The purpose of terrorism is to spawn terror. So the panic evident in those gas lines -- hundreds of miles from ground zero -- seemed unpatriotic.
But we all do what we can, I suppose. Shedding a tear while filling a jerrycan and listening to Lee Greenwood are all the patriotism some folks can muster. At least that's what I told myself while cruising past those crazed gas-station scenes.
The advertised price was anywhere from $1.55 to $1.70 a gallon. With an hour wait, though, the true cost was much, much higher to me -- more than I was willing to pay.
I wanted to be home with my family.
I don't begrudge my fellow citizens their God-given right to cheap gasoline. I think it's mentioned in Amendment (Phillips) 66 of the Constitution.
But a temporary price of $4 or $6 a gallon might have chased off the panicked Tuesday, leaving supplies to folks in my predicament -- out of gas, far from home, stymied by tank-toppers.
Had I found a station with $4 gas and no waiting, I would have griped and moaned -- another of my rights as an American. But I'd have been getting a bargain.

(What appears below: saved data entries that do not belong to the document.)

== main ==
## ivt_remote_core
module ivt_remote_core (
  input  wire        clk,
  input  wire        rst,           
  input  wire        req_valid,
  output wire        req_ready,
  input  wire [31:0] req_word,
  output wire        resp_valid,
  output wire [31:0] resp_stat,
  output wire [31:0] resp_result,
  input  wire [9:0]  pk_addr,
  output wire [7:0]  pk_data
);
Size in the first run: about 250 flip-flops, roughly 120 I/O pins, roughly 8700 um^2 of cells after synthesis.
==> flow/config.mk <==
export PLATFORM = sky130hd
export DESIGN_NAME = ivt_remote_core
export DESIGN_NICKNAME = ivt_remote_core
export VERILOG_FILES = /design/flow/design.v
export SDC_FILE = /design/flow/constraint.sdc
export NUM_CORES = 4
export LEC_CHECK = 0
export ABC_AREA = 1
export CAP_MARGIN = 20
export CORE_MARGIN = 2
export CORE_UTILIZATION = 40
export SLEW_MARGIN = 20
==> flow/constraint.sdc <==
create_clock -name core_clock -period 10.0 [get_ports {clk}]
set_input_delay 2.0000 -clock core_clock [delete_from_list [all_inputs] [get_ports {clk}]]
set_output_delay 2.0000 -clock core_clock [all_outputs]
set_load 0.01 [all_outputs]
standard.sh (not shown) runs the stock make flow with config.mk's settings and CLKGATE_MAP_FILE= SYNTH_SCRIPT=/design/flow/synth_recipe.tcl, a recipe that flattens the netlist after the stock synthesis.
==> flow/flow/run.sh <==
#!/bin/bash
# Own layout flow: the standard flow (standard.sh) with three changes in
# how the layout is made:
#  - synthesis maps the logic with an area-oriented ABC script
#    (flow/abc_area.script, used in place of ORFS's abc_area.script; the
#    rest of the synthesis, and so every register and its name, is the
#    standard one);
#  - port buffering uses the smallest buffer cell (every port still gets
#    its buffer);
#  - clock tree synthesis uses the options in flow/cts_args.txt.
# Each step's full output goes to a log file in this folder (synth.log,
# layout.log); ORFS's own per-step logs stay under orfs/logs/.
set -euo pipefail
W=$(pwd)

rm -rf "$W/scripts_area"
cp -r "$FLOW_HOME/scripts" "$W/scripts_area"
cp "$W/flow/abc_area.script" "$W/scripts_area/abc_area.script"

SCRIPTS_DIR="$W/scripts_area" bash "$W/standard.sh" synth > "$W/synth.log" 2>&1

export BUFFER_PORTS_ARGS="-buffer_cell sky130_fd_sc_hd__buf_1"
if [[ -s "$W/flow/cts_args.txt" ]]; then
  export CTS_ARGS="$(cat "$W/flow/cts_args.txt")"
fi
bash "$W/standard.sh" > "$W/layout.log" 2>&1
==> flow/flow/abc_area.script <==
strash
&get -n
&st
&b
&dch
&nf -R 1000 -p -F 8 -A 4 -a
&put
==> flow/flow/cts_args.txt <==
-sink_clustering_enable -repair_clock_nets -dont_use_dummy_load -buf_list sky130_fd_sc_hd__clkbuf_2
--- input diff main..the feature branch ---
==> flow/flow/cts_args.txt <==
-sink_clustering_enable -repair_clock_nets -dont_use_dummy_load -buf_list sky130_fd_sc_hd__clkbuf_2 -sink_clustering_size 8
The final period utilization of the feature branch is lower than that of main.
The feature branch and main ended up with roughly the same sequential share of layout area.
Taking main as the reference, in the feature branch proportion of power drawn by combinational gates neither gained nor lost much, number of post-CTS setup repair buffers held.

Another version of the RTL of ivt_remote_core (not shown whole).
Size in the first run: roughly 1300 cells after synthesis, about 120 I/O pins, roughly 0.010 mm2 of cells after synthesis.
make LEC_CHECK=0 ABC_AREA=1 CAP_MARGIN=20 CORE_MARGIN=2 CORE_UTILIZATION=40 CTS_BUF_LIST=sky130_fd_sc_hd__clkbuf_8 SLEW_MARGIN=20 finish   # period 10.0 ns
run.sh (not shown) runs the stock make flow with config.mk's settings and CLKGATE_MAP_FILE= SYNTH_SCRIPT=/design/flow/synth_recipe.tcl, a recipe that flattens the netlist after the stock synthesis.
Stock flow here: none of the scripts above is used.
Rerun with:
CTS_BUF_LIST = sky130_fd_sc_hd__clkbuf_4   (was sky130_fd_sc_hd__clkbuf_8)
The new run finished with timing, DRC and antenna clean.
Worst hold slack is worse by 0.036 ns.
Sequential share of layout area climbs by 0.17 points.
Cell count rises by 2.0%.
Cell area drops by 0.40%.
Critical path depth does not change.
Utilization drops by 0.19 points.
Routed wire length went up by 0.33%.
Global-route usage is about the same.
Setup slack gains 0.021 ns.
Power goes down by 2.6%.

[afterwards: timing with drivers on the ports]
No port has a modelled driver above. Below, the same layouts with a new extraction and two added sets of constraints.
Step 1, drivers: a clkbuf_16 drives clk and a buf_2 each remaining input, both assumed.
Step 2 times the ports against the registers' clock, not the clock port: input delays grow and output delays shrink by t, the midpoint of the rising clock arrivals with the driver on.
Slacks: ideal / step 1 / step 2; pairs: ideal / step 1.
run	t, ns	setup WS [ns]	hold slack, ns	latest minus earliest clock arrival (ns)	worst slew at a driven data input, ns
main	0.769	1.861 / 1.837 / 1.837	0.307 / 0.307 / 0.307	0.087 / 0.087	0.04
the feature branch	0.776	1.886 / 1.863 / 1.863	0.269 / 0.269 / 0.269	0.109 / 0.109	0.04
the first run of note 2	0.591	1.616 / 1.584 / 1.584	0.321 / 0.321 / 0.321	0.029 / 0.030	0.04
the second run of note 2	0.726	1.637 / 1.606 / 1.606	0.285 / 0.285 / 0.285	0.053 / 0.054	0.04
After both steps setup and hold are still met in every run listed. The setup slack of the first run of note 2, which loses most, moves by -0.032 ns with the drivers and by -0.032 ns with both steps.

Some gas at $4 a gallon beats none at $1.55. Somehow, the disastrous Nixon and Carter price controls failed to etch this lesson indelibly into the American psyche.
I was lucky. I coasted home and siphoned enough gas from my garden tractor to get me to work Wednesday morning. I filled up, at $1.60 a gallon, that afternoon -- no waiting.
Hip-hip-hurray for those high-minded station owners who kept their wits about them and kept their prices low.
But hurray for the gougers, too. Maybe they were greedy jackals. Maybe they were as panicky as the tank-toppers. But they filled an important niche during a crisis -- by accident, of course. That's how the American economy works.
Too bad politicians know less about economics than they do about pandering.
The state will attempt to placate the teeth-gnashing, gas-guzzling mob by suing four stations that raised prices Tuesday.
"Profiteering in the wake of a national tragedy . . . is unconscionable and unacceptable," Attorney General Betty D. Montgomery said.
Perhaps. But so is political grandstanding.
To paraphrase ol' Lee Greenwood: I'm proud to be an American, where at least I know I'm free to gouge.